From the records below, output exactly the lines running from the line containing "nor2_1 | 401 | 1510" through the line containing "fa_1 | 232 | 4640", and no others.

DATA RECORDS -
[Start of Attachment]

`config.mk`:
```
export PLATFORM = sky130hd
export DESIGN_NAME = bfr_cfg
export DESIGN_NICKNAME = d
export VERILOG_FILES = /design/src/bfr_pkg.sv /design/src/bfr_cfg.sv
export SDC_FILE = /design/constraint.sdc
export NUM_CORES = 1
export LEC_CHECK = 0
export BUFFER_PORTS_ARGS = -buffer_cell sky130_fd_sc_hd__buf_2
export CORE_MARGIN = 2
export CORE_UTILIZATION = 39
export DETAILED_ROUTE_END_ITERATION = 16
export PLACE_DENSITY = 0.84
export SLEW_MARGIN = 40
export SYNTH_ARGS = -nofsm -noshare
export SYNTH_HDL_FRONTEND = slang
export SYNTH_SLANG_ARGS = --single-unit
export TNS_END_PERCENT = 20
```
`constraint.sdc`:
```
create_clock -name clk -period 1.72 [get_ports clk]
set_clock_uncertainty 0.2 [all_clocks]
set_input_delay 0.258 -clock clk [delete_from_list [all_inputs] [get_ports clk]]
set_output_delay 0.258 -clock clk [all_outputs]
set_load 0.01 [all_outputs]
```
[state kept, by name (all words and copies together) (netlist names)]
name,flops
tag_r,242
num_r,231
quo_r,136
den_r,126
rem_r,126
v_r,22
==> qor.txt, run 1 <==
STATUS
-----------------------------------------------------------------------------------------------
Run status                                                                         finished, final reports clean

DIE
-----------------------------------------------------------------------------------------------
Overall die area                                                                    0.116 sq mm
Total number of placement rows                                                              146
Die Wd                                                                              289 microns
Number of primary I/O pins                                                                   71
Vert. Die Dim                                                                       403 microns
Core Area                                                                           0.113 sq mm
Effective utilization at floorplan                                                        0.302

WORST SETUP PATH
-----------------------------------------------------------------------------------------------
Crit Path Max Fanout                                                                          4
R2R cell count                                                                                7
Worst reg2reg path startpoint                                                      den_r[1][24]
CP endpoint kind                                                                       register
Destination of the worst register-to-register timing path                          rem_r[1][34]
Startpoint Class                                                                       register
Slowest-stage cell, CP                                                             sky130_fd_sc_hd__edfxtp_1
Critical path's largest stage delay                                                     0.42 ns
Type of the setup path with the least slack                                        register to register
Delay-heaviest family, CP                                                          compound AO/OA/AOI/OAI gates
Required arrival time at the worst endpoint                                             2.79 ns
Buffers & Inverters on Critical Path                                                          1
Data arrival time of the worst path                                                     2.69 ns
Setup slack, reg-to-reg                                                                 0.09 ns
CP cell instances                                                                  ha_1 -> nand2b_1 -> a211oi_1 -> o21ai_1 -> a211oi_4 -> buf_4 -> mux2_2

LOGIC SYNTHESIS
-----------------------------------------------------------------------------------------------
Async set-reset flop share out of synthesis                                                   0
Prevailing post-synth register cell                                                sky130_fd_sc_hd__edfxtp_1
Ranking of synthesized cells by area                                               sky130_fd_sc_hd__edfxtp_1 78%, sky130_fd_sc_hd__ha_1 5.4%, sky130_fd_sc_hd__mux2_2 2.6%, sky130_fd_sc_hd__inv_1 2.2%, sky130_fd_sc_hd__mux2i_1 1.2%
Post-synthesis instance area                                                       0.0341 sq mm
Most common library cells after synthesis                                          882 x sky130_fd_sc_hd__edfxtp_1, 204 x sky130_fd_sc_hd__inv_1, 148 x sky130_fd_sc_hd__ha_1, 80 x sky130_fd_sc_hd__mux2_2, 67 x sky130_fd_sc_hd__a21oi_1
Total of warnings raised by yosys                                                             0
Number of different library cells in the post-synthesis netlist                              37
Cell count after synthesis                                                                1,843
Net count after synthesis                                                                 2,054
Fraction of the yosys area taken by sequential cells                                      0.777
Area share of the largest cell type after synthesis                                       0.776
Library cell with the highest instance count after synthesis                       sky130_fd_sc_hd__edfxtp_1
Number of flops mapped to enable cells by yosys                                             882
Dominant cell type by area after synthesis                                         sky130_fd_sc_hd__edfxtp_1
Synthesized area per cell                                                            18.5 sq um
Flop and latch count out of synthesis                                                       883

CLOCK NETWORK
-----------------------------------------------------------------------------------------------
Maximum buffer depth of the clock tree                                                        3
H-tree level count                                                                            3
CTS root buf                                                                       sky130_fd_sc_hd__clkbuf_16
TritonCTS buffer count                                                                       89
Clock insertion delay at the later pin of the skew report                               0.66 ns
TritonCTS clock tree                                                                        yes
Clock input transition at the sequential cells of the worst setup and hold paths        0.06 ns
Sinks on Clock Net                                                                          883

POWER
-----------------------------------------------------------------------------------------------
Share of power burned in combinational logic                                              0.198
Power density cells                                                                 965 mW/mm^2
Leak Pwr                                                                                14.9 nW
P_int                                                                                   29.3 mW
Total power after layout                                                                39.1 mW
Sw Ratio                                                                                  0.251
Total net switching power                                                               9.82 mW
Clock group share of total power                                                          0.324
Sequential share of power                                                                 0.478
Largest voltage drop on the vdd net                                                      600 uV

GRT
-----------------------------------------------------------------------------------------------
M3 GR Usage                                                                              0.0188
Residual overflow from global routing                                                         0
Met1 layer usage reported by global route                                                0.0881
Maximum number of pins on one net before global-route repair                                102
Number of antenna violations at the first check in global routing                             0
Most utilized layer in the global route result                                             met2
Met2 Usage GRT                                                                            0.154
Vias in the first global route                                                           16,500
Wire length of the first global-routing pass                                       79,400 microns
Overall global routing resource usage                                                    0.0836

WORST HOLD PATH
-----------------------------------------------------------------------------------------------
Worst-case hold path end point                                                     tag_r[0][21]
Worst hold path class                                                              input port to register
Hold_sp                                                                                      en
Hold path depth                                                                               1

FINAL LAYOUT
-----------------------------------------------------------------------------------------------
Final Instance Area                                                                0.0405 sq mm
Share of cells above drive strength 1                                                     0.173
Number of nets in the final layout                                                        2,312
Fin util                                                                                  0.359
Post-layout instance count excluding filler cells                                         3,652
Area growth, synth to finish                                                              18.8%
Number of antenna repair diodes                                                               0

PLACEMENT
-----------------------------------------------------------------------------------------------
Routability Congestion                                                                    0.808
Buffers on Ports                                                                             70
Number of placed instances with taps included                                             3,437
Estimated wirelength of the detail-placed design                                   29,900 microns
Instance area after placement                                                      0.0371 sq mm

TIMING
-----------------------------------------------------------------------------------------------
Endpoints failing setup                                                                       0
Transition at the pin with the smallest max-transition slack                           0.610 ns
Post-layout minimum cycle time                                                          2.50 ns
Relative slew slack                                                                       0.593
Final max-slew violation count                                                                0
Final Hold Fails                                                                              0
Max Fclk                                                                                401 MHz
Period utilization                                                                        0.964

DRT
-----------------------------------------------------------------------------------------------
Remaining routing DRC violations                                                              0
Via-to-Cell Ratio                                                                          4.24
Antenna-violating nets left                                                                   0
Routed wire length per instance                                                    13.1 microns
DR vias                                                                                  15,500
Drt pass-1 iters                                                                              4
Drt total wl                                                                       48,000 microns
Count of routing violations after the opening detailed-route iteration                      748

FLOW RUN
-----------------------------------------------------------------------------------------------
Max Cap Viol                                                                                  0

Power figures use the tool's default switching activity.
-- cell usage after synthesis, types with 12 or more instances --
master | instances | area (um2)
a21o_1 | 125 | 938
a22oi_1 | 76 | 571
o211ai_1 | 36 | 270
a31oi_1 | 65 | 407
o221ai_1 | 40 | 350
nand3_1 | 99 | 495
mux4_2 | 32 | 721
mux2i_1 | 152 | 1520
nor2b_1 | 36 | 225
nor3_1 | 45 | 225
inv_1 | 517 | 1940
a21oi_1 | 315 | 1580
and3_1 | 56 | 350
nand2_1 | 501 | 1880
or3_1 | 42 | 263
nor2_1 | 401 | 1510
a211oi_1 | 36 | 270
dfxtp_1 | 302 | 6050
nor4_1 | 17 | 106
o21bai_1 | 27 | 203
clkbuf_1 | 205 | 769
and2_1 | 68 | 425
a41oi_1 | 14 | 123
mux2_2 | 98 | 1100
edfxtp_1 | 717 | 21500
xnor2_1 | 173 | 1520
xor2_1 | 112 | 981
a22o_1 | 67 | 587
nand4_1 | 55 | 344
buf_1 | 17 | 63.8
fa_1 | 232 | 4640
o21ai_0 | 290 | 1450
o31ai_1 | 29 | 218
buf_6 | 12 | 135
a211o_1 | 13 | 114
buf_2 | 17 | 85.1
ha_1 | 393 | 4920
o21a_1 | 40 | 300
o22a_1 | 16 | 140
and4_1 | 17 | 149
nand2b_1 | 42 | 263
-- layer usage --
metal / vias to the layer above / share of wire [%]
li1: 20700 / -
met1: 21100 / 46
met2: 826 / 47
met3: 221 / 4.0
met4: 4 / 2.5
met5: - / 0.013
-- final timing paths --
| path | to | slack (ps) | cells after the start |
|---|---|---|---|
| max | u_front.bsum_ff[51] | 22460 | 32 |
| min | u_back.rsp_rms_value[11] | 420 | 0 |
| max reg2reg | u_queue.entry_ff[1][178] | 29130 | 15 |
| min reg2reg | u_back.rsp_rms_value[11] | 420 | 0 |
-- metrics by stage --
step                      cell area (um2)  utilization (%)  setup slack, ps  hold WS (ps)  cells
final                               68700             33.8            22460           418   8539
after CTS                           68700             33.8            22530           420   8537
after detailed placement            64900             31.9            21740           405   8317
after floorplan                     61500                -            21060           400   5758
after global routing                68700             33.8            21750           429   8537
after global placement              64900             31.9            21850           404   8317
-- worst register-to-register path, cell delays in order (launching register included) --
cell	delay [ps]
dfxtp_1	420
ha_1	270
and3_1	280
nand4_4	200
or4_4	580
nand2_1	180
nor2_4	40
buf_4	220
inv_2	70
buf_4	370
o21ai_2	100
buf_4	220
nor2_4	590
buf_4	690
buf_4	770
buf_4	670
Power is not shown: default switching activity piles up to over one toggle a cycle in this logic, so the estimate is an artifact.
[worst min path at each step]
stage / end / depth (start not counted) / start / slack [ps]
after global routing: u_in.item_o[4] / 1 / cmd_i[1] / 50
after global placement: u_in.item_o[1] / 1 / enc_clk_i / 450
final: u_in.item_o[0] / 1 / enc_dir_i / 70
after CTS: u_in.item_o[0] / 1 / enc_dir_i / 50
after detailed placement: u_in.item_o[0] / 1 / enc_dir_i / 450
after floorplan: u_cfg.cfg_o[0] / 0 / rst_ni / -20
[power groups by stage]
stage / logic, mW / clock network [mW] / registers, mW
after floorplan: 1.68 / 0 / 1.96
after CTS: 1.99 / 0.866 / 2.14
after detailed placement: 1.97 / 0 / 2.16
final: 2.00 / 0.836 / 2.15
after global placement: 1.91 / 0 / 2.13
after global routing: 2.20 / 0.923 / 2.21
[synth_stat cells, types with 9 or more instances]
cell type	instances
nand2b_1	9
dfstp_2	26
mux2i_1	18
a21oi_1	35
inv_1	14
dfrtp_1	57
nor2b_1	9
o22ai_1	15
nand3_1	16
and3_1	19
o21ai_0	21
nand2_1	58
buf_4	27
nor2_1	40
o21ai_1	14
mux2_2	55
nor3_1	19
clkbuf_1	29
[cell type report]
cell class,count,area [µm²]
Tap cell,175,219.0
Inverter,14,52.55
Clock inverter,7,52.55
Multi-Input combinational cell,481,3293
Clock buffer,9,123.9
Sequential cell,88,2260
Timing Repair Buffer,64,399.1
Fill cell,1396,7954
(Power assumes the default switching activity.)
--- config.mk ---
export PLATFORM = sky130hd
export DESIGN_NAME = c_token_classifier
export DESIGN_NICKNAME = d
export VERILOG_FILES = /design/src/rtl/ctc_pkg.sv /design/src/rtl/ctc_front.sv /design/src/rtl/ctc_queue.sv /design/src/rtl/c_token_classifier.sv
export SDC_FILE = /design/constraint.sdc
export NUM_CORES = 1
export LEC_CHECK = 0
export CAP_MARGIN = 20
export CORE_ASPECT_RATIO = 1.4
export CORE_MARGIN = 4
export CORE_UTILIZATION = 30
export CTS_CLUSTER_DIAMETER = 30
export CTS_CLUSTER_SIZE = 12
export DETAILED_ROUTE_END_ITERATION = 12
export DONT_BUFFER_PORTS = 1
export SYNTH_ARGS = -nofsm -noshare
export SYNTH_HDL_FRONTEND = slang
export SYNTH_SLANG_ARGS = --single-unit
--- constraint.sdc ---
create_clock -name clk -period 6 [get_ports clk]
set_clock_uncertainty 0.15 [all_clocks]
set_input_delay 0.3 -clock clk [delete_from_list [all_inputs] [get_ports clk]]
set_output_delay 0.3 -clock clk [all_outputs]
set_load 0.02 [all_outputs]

[End of Attachment]

RESPONSE BELOW -
nor2_1 | 401 | 1510
a211oi_1 | 36 | 270
dfxtp_1 | 302 | 6050
nor4_1 | 17 | 106
o21bai_1 | 27 | 203
clkbuf_1 | 205 | 769
and2_1 | 68 | 425
a41oi_1 | 14 | 123
mux2_2 | 98 | 1100
edfxtp_1 | 717 | 21500
xnor2_1 | 173 | 1520
xor2_1 | 112 | 981
a22o_1 | 67 | 587
nand4_1 | 55 | 344
buf_1 | 17 | 63.8
fa_1 | 232 | 4640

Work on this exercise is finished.